Full Description
Modern accounts of the great war between the Athenians and the Spartans in the late fifth century BC have simply reanalysed the gripping analysis of military and political events given by Thucydides. But a great deal of other evidence survives from this best-known of all periods of Athenian history. This book exploits that evidence and our rich knowledge of ancient Greek society to reveal the Peloponnesian War as not just an event but an experience that reshaped Athenian society as it was happening.
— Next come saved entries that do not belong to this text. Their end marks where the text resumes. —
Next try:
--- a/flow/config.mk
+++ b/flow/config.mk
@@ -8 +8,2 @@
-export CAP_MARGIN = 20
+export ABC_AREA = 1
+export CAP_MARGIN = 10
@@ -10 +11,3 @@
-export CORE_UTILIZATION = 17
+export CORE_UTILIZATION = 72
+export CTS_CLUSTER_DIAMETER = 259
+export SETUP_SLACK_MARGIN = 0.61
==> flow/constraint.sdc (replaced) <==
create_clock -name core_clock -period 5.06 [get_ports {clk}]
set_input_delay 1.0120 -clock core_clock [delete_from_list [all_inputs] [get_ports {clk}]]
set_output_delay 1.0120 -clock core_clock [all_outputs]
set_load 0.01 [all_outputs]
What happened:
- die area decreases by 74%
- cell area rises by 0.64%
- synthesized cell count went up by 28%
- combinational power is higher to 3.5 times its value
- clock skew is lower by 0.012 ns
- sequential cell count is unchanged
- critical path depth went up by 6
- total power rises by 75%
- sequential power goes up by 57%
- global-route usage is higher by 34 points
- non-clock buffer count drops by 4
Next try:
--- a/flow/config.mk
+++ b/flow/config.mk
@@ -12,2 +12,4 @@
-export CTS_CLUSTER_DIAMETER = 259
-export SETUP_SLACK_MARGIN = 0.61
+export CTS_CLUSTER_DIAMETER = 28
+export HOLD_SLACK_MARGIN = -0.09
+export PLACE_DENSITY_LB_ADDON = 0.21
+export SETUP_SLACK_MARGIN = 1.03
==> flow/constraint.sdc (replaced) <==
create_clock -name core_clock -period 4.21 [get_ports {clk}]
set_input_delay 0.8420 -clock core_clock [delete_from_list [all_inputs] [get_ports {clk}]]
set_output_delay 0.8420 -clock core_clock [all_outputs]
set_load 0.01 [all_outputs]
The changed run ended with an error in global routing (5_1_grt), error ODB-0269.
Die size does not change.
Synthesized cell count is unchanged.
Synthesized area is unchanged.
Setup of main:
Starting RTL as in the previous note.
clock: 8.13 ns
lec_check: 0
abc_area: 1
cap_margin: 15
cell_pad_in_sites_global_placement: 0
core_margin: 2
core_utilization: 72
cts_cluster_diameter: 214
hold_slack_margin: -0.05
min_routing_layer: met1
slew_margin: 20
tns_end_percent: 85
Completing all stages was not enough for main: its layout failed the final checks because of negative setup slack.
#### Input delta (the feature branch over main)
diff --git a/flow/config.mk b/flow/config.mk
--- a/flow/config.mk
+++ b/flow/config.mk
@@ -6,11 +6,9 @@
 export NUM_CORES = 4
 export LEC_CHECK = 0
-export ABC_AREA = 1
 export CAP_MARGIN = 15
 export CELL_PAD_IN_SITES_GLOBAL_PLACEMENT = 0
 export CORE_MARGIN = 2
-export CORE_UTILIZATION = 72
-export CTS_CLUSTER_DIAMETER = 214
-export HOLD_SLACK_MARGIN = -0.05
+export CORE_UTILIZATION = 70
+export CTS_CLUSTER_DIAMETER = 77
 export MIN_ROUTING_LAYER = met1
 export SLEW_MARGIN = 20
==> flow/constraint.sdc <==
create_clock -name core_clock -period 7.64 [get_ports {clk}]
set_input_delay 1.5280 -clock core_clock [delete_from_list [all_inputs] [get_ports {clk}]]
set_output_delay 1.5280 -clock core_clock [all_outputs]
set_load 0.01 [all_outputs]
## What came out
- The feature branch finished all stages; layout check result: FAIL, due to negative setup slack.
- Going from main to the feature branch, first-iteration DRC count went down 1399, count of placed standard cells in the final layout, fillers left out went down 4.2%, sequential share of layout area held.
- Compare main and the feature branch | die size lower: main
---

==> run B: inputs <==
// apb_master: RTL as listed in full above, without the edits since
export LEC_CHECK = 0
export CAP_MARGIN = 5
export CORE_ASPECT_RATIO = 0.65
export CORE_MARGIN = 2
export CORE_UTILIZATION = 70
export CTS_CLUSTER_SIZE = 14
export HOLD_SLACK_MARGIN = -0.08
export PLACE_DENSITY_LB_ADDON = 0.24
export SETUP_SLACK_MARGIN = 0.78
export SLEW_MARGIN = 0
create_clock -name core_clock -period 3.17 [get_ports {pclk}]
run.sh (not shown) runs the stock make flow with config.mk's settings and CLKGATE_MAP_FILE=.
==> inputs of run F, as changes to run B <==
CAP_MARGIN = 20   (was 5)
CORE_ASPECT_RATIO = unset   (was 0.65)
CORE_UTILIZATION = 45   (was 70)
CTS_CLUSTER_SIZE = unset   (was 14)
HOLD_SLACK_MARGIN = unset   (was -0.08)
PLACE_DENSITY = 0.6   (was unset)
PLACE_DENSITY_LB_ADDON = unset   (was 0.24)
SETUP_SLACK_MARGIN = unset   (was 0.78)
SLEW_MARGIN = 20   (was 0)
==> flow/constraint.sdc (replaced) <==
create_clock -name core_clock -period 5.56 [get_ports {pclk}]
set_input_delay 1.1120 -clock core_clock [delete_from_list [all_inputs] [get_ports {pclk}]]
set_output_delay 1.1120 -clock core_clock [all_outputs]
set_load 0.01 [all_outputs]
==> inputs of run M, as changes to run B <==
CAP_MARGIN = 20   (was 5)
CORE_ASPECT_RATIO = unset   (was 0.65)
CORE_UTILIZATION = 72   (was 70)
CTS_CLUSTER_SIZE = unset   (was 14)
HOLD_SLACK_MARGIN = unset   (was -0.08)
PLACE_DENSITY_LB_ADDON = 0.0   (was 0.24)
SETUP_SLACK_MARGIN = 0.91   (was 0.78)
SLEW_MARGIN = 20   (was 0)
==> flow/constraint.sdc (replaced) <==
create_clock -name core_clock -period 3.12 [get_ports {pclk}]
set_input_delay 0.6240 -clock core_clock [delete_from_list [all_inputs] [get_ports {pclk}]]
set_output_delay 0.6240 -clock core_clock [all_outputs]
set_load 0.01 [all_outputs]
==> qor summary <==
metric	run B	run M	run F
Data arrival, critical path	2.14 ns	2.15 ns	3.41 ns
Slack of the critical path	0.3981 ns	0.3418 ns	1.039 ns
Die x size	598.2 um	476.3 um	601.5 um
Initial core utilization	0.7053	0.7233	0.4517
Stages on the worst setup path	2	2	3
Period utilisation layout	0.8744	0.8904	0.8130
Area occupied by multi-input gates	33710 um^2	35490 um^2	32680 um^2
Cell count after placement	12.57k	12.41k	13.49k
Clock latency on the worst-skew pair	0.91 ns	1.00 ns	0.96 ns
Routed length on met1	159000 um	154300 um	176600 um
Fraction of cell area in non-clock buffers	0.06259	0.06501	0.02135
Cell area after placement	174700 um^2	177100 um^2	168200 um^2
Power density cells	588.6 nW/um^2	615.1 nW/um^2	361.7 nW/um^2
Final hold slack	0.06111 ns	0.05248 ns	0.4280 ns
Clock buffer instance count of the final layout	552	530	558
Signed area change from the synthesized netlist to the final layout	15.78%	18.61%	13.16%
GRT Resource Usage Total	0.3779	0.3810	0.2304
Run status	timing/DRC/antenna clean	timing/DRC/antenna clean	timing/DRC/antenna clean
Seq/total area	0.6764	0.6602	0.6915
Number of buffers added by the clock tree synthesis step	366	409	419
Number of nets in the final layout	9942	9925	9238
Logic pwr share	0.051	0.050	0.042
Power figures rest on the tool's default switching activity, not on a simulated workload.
## yarrow
// pwm_hw
module pwm_hw(
input clk,      			 
input reset,  			     
input red,                   
input green,                 
input blue,                  
output [19:0] Red_High_HW,   
output [19:0] Red_Low_HW,    
output [19:0] Green_High_HW, 
output [19:0] Green_Low_HW,  
output [19:0] Blue_High_HW,  
output [19:0] Blue_Low_HW    
             );
Size in the first run: roughly 700 cells after synthesis, ~180 flip-flops, roughly 7300 um2 of cells after synthesis.
clock: 2.07 ns
lec_check: 0
cap_margin: 30
cell_pad_in_sites_detail_placement: 2
core_margin: 2
core_utilization: 46
cts_cluster_size: 34
gpl_routability_driven: 0
max_routing_layer: met5
place_density: 0.6
slew_margin: 20
run.sh (not shown) runs the stock make flow with config.mk's settings and CLKGATE_MAP_FILE=.
As the logs show, yarrow stopped at clock tree synthesis after a tool error, so it never reached the end of the flow.
<file path="config.mk">
export PLATFORM = sky130hd
export DESIGN_NAME = FIR_Periph
export DESIGN_NICKNAME = FIR_Periph
export VERILOG_FILES = /design/flow/design.v
export SDC_FILE = /design/flow/constraint.sdc
export NUM_CORES = 4
export LEC_CHECK = 0
export CAP_MARGIN = 5
export CELL_PAD_IN_SITES_GLOBAL_PLACEMENT = 0
export CORE_ASPECT_RATIO = 1.08
export CORE_MARGIN = 3
export CORE_UTILIZATION = 71
export CTS_CLUSTER_DIAMETER = 28
export CTS_CLUSTER_SIZE = 13
export HOLD_SLACK_MARGIN = -0.04
export MAX_ROUTING_LAYER = met4
export PLACE_DENSITY_LB_ADDON = 0.11
export SETUP_SLACK_MARGIN = 4.84
export SLEW_MARGIN = 25
</file>
<file path="constraint.sdc">
create_clock -name core_clock -period 20.2 [get_ports {clk}]
set_input_delay 4.0400 -clock core_clock [delete_from_list [all_inputs] [get_ports {clk}]]
set_output_delay 4.0400 -clock core_clock [all_outputs]
set_load 0.01 [all_outputs]
</file>
<file path="design.v">
`timescale 1ns / 1ps
module ram # 
    (parameter ADDR_WIDTH = 4, DATA_WIDTH = 32)
    (
        input                       clk,
        input                       write_enable,
        input   [ADDR_WIDTH-1:0]    addr,
        input   [DATA_WIDTH-1:0]    data_in,
        output  [DATA_WIDTH-1:0]    data_out
    );
    parameter numRegisters = 1 << (ADDR_WIDTH) ;
    reg [DATA_WIDTH-1:0] ram [numRegisters-1:0] ;
    integer i;
    always @(posedge clk) begin
        if (write_enable)
            ram[addr] <= data_in ;
    end
    assign data_out = ram[addr] ;
endmodule
`timescale 1ns / 1ps
module FIR_Periph #
(parameter C_S_AXI_ADDR_WIDTH = 8, C_S_AXI_DATA_WIDTH = 32, DATA_WIDTH =16, NUM_FILTERS=3, NUM_TAPS=15) (
    input clk,
    input calc,
    output reg calcDone,
    input channel,
    input [DATA_WIDTH-1:0] rawData,
    output reg [DATA_WIDTH-1:0] filterData,
    output reg enabled,
    input                               rd,
    input      [C_S_AXI_ADDR_WIDTH-1:0] rdAddr,
    output reg [C_S_AXI_DATA_WIDTH-1:0] rdData,
    input                               wr,
    input      [C_S_AXI_ADDR_WIDTH-1:0] wrAddr,
    input      [C_S_AXI_DATA_WIDTH-1:0] wrData,
    input reset_l
);
parameter ADDR_WIDTH = C_S_AXI_ADDR_WIDTH-$clog2(C_S_AXI_DATA_WIDTH/8);  
parameter BYTE_BITS = $clog2(C_S_AXI_DATA_WIDTH/8);
parameter TAP_ADDR_WIDTH = $clog2(NUM_TAPS);
parameter RESET = 0, IDLE = 1, CALC = 2 ;
reg [3:0] nextState, currentState;
reg [TAP_ADDR_WIDTH-1:0] hAddr, xAddr;
reg [DATA_WIDTH-1:0] hData, xData;
reg wrX[0:1];
reg [TAP_ADDR_WIDTH-1:0] currentIndex[0:1], currentIndex_D [0:1];
reg [TAP_ADDR_WIDTH-1:0]        xIndex, xIndex_D, hIndex, hIndex_D;
wire signed [DATA_WIDTH-1:0] x[1:0];
reg signed [DATA_WIDTH-1:0] MAC[0:NUM_FILTERS-1], MAC_D [0:NUM_FILTERS-1];
reg signed [2*DATA_WIDTH-1:0] MAC_D_temp [0:NUM_FILTERS-1], temp_output[0:NUM_FILTERS-1];
reg [DATA_WIDTH-1:0] y_D;
reg signed [DATA_WIDTH-1:0] atten[0:NUM_FILTERS-1], atten_D [0:NUM_FILTERS-1];
reg channel_D, channel_Q;
reg [C_S_AXI_DATA_WIDTH-1:0] status, status_D;
ram #(.ADDR_WIDTH(TAP_ADDR_WIDTH),.DATA_WIDTH(DATA_WIDTH)) ram_x0 (
    .clk(clk),
    .addr(xAddr),
    .write_enable(wrX[0]),
    .data_in(xData),
    .data_out(x[0])
);
ram #(.ADDR_WIDTH(TAP_ADDR_WIDTH),.DATA_WIDTH(DATA_WIDTH)) ram_x1 (
    .clk(clk),
    .addr(xAddr),
    .write_enable(wrX[1]),
    .data_in(xData),
    .data_out(x[1])
);
reg wrH [0:NUM_FILTERS-1];
wire signed [DATA_WIDTH-1:0] h  [0:NUM_FILTERS-1];
genvar j;
generate
    for(j=0; j<NUM_FILTERS; j=j+1) begin
        ram #(TAP_ADDR_WIDTH, DATA_WIDTH) ram_h
        (
            .clk(clk),
            .addr(hAddr),
            .write_enable(wrH[j]),
            .data_in(hData),
            .data_out(h[j])
        );
    end
endgenerate
integer i;
always @ * begin
    enabled = status[1];
    for(i=0; i<NUM_FILTERS; i=i+1) begin
        atten_D[i] = atten[i];
    end
    if ( wr & wrAddr[C_S_AXI_ADDR_WIDTH-1:BYTE_BITS]>=(NUM_FILTERS*NUM_TAPS) ) begin
        atten_D[wrAddr[C_S_AXI_ADDR_WIDTH-1:BYTE_BITS]-(NUM_FILTERS*NUM_TAPS)] = wrData;
    end
    rdData = 0;
    if(rd) begin
        rdData = status;
    end
    status_D = status;
    nextState = currentState;
    wrX[0] = 0;
    wrX[1] = 0;
    y_D = filterData;
    xIndex_D = xIndex;
    hIndex_D = hIndex;
    xAddr = 0;
    hAddr = 0;
    xData = 0;
    hData = 0;
    currentIndex_D[0] = currentIndex[0];
    currentIndex_D[1] = currentIndex[1];
    calcDone = 0;
    channel_D = channel_Q;
    for(i=0; i<NUM_FILTERS; i=i+1) begin
        wrH[i] = 0;
        MAC_D_temp[i] = 0;
        MAC_D[i] = MAC[i];
        temp_output[i] = 0;
    end
    case (currentState)
        IDLE: begin
            for(i=0; i<NUM_FILTERS; i=i+1) begin
                MAC_D[i] = 0;
            end
            if ( calc & enabled ) begin
                nextState = CALC;
                channel_D = channel;
                wrX[channel_D] = 1;
                xAddr = currentIndex[channel_D];
                xData = rawData;
                xIndex_D = currentIndex[channel_D];
                hIndex_D = 0;
            end
            else if ( wr & wrAddr[C_S_AXI_ADDR_WIDTH-1:BYTE_BITS]<(NUM_FILTERS*NUM_TAPS)) begin
                for(i=0; i<NUM_FILTERS; i=i+1) begin
                    if(wrAddr[C_S_AXI_ADDR_WIDTH-1:BYTE_BITS]>=i*NUM_TAPS && wrAddr[C_S_AXI_ADDR_WIDTH-1:BYTE_BITS]<(i+1)*NUM_TAPS) begin
                        wrH[i] = 1;
                        hAddr = wrAddr[ADDR_WIDTH+1:BYTE_BITS]-i*NUM_TAPS;
                        hData = wrData[DATA_WIDTH-1:0];
                    end
                end
            end
            if(wr & wrAddr[C_S_AXI_ADDR_WIDTH-1:BYTE_BITS]==(NUM_FILTERS*NUM_TAPS)+NUM_FILTERS) begin  
                status_D[1] = 1;
            end
        end
        CALC: begin
            hAddr = hIndex;
            xAddr = xIndex;
            for(i=0; i<NUM_FILTERS; i=i+1) begin
                MAC_D_temp[i] = (x[channel_Q]*h[i] + 32'sh4000);
                MAC_D[i] = MAC[i] + MAC_D_temp[i][2*DATA_WIDTH-2:DATA_WIDTH-1];
            end
            xIndex_D = xIndex - 1'b1;
            if(xIndex == 0) begin
                xIndex_D = NUM_TAPS - 1;
            end
            hIndex_D = hIndex + 1'b1;
            if (hIndex == NUM_TAPS - 1) begin
                nextState = IDLE;
                y_D = 0;
                for(i=0; i<NUM_FILTERS; i=i+1) begin
                    temp_output[i] = atten[i]*MAC_D[i] + 32'sh2000;
                    y_D = y_D + temp_output[i][2*DATA_WIDTH-3:DATA_WIDTH-2];
                end
                calcDone = 1;
                currentIndex_D[channel_Q] = currentIndex[channel_Q] + 1'b1;
                if(currentIndex[channel_Q] == NUM_TAPS - 1) begin
                    currentIndex_D[channel_Q] = 0;
                end
            end
        end
        RESET: begin
            xAddr = xIndex;
            wrX[0] = 1;
            wrX[1] = 1;
            xData = 0;
            xIndex_D = xIndex+1'b1;
            if(xIndex == NUM_TAPS - 1) begin
                status_D[0]=1;
                nextState = IDLE;
            end
        end
        default: begin
            nextState = IDLE;
        end
    endcase
end
always @(posedge clk) begin
    if(!reset_l) begin
        currentIndex[0] <= 0;
        currentIndex[1] <= 0;
        currentState <= RESET;
        filterData <= 0;
        xIndex <= 0;
        hIndex <= 0;
        for(i=0; i<NUM_FILTERS;i=i+1) begin
            atten[i] <= 0;
            MAC[i] <= 0;
        end
        channel_Q <= 0;
        status <= 0;
    end
    else begin
        currentState <= nextState;
        currentIndex[0] <= currentIndex_D[0];
        currentIndex[1] <= currentIndex_D[1];
        xIndex <= xIndex_D;
        hIndex <= hIndex_D;
        for(i=0; i<NUM_FILTERS; i=i+1) begin
            MAC[i] <= MAC_D[i];
            atten[i] <= atten_D[i];
        end
        filterData <= y_D;
        channel_Q <= channel_D;
        status <= status_D;
    end
end
endmodule
</file>
<file path="run.sh">
#!/bin/bash
# the make line also repeats each setting of config.mk as NAME=value (left out here)
make -C /OpenROAD-flow-scripts/flow DESIGN_CONFIG=/design/flow/config.mk WORK_HOME=/design/flow/orfs CLKGATE_MAP_FILE= finish
</file>
==> impl_metrics.tcl, run 1 <==
# metrics dict for downstream scripts
set metrics [dict create \
    outcome "aborted with a tool error" \
    lastStage "5_1_grt" \
    tool.error "[ERROR GRT-0232] Routing congestion too high. Check the congestion heatmap in the GUI." \
    cts.path.max_buffers 4 \
    core_um2 157800 \
    cts_buffers 278 \
    die_w_um 390.8 \
    overflow 260 \
    synthAdderAreaFrac 0.3276 \
    synth_area_um2 113500 \
    common_cells "inv_1, fa_1, nand2_1" \
    yosys_warnings 22 \
    synth-simple-area-share 0.1370 \
    dieArea_um2 164700 \
    yosys.stat.seqShare 0.3622 \
    cts-root-buf "clkbuf_16" \
    fp-utilization 0.7196 \
    async_flop_share 0 \
    ys_ff 1414 \
    ff_type "edfxtp_1" \
    ios 120 \
    dp_cells 13136 \
    hpwl_um 229200 \
    ys_area_um2 113500 \
    cts_num_sinks 1414 \
    synth_top_area_share 0.3386 \
    place.gp.congestion 0.9789 \
    xor_area_frac 0.01762 \
    synthCells 10208 \
    aoi_share 0.04763 \
    top_logic_kind "adder cells" \
    die_height_um 421.6 \
    avgSynthCellArea_um2 11.12 \
    cts_hold_buf 0 \
    fp-row-count 151 \
    synth-edff-count 1280 \
    htree_num_levels 5 \
    top_area_cell "edfxtp_1" \
    most_common_cell "inv_1" \
    yosys_cells 10208 \
    top_cells_by_area "edfxtp_1, fa_1, ha_1, inv_1, nand2_1" \
    synth_cell_types 107 \
    io_buffers 63 \
    grt_usage 0.7554 \
    ys_sh_mux 0.03166 \
]
per-layer routing:
metal,track usage,GRT overflow
met5,-,-
met4,0.6753,93
met3,0.6108,37
met2,0.8920,105
met1,0.7643,25
metrics by stage:
stage	area (µm²)	setup TNS, ns	setup WS, ns
4_1_cts	138500	-5.140	-1.569
3_5_place_dp	125800	-27.53	-3.528
3_3_place_gp	125800	-21.73	-3.089
2_1_floorplan	114700	-3.954	-1.483
what timing repair did:
item	in CTS
endpoints found under the hold margin	0
pin swaps	157
resized	394
setup endpoints to repair	18
cloned	16
buffers inserted	134
==> inputs of run 2 (changes only) <==
Settings changed: ABC_AREA from default to 1, CTS_CLUSTER_DIAMETER 28 to 394, HOLD_SLACK_MARGIN -0.04 to default, SETUP_SLACK_MARGIN 4.84 to 0.51.
==> run 2 against run 1 <==
Net effect: the run again fails in 5_1_grt; synthesized cell count grew 8.4%; die area shrank 1.0%; synthesized area shrank 1.0%.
It looks again not merely at the causes of the war and its military and political narratives, but at how the war reshaped the world, for men, for women, and even for the gods. This book not only re-illuminates the most dramatic years of classical Athenian history, it reshapes what it is to write history.
Contents
1. Introduction: rewriting the Peloponnesian War Samuel Gartland and Robin Osborne; 2. An entangled history of the Peloponnesian War Kostas Vlassopoulos; 3. The causes of the Peloponnesian War Robin Osborne; 4. The Athenian Empire and the Peloponnesian War Polly Low; 5. Peloponnesian war aims and strategies, 432-420: Sparta versus its allies Hans van Wees; 6. Athenian politics and the Peloponnesian War Vincent Azoulay; 7. Greek constitutional thinking and the Peloponnesian War Lynette Mitchell; 8. The Peloponnesian War and the changing shape of the world Samuel Gartland; 9. Rape and sexual violence in the Peloponnesian War Alastair Blanshard; 10. Gods: what are they good for? Religion and the Peloponnesian War Hannah Willey; 11. The Peloponnesian War: a prophecy: Thucydides and the clash of civilizations James Davidson.